Women take up cudgels for migrant workers

Some dairy farmers are being taken to task over the conditions of employment and housing being offered to migrant workers.

Rural Women New Zealand (RWNZ) national councillor

Jocelyn McIlraith
Jocelyn McIlraith
, from Kurow, said in two cases in her area, migrant workers arrived at jobs to find houses inadequately furnished or in need of refurbishment, with little or no heating and without basic cooking equipment.

"In some cases, volunteers have come to the rescue of these people. Voluntary groups have supplied bedding and essential kitchen items," she said.

Information supplied to RWNZ by Immigration New Zealand reveals work permits were issued between July 1, 2008 and June 30, 2009 for 1605 migrants to work on dairy farms, 39 on sheep and beef farms and 34 on other farms, forests and gardens.

This was an increase on the previous year, when 1179 were issued for dairy, 13 for sheep and beef and 17 for other farm, forestry and garden work.

Mrs McIlraith said that in addition to being provided with inadequate housing by some employers, migrant workers were often left with little or no support in adjusting to the New Zealand climate and lifestyle, and to the technology they were expected to use in the shed and on the farm, such as all-terrain vehicles.

Many spoke little or no English.

"We had a migrant mention they didn't know what to do with a log fire. All these things are daily basics of life which we take for granted but are all new to migrants."

Brigid Ryan, who manages the Settling In project run by the Ministry of Social Development, said that while some farmers were excellent employers and worked hard to acclimatise migrant workers, some were less so.

It was difficult to measure exactly how many migrant workers were being mistreated. but a project under way in Eastern Southland, Dunedin and Waitaki hoped to determine the issues facing them, their concerns and the way they were treated.

While not wanting to pre-empt the project's findings, Mrs Ryan said she had heard of instances from around the country where migrant workers were not paid their entitled pay rate, were working exceptionally long hours, and did not have access to medical treatment for injuries or support for their families.

Mrs Ryan's group is convening a series of focus group meetings of migrants from which a report will be prepared next year so local support agencies can then step in and assist.

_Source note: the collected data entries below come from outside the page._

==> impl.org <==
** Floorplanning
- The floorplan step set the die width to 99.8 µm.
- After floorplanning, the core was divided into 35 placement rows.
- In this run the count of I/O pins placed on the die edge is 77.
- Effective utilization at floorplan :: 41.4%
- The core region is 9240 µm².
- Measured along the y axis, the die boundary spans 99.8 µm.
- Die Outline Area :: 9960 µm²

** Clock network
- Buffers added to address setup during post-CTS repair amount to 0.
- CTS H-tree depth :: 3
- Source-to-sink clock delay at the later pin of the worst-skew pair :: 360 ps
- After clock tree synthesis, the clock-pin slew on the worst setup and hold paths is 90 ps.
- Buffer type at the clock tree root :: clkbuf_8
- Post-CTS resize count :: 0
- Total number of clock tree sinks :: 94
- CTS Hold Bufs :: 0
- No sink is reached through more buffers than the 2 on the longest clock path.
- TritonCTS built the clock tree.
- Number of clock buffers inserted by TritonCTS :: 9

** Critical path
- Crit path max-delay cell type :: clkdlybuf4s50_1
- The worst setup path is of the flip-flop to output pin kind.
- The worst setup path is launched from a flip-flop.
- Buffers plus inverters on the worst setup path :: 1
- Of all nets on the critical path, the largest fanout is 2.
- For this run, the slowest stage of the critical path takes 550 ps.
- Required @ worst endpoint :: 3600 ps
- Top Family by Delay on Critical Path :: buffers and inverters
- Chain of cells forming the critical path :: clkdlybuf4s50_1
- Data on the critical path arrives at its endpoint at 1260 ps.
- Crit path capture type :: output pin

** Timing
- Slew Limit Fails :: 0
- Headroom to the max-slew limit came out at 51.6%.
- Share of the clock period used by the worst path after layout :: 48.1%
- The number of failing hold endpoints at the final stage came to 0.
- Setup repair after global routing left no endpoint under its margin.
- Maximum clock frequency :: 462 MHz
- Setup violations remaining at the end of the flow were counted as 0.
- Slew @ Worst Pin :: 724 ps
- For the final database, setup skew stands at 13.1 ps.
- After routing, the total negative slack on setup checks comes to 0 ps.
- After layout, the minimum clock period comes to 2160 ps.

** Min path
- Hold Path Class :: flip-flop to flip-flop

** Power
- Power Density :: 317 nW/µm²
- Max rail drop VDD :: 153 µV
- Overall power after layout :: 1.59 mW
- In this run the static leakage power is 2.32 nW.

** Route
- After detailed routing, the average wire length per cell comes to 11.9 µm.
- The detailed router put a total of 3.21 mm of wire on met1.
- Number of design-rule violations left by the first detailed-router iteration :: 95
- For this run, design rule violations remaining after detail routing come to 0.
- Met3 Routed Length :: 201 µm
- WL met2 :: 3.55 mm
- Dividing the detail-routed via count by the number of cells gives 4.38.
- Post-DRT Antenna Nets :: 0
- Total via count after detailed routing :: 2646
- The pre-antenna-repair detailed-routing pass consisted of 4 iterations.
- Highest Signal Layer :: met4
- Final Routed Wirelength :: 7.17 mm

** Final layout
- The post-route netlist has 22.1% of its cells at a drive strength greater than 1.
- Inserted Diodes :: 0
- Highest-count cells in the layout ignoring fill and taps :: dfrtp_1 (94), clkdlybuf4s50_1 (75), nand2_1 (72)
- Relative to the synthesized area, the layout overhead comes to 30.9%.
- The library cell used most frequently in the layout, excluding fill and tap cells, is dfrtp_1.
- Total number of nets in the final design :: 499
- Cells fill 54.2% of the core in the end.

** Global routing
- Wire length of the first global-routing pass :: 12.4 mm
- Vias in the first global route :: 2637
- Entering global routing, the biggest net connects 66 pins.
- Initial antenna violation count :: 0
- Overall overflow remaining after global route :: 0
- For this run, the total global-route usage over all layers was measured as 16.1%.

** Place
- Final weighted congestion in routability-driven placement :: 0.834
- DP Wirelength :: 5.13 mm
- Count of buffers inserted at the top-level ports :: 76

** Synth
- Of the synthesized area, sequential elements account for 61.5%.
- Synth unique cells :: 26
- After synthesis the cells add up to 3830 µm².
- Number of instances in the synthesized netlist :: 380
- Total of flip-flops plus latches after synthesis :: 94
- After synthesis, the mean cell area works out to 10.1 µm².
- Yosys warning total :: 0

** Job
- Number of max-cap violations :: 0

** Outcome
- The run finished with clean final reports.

Equally, some small rural communities have struggled to adapt to an influx of foreign workers, which she hoped the focus groups would also help to address by including them and employers in the meetings.

Mrs Ryan said there was talk of 1000 Filipinos moving to Southland to work on dairy farms, an example of the high regard in which those workers were held.

"But, unfortunately, there are examples of things that are not so good," she said.

That could stem from ignorance, she said.

Filipinos were generally very religious and traditionally had time off to worship.

They also came from a tropical country and the temperature change, especially if they arrived in late winter, could be quite dramatic.

Mrs McIlraith said families could struggle with the isolation, and needed to know how to get their driver's licence to access health services and schools, and to help them integrate.

"These migrants all miss aspects of home, so surely it is important to make this essential workforce feel at home," she said.

If there was a major problem, Mrs McIlraith said Immigration New Zealand would help a migrant worker shift to another farm.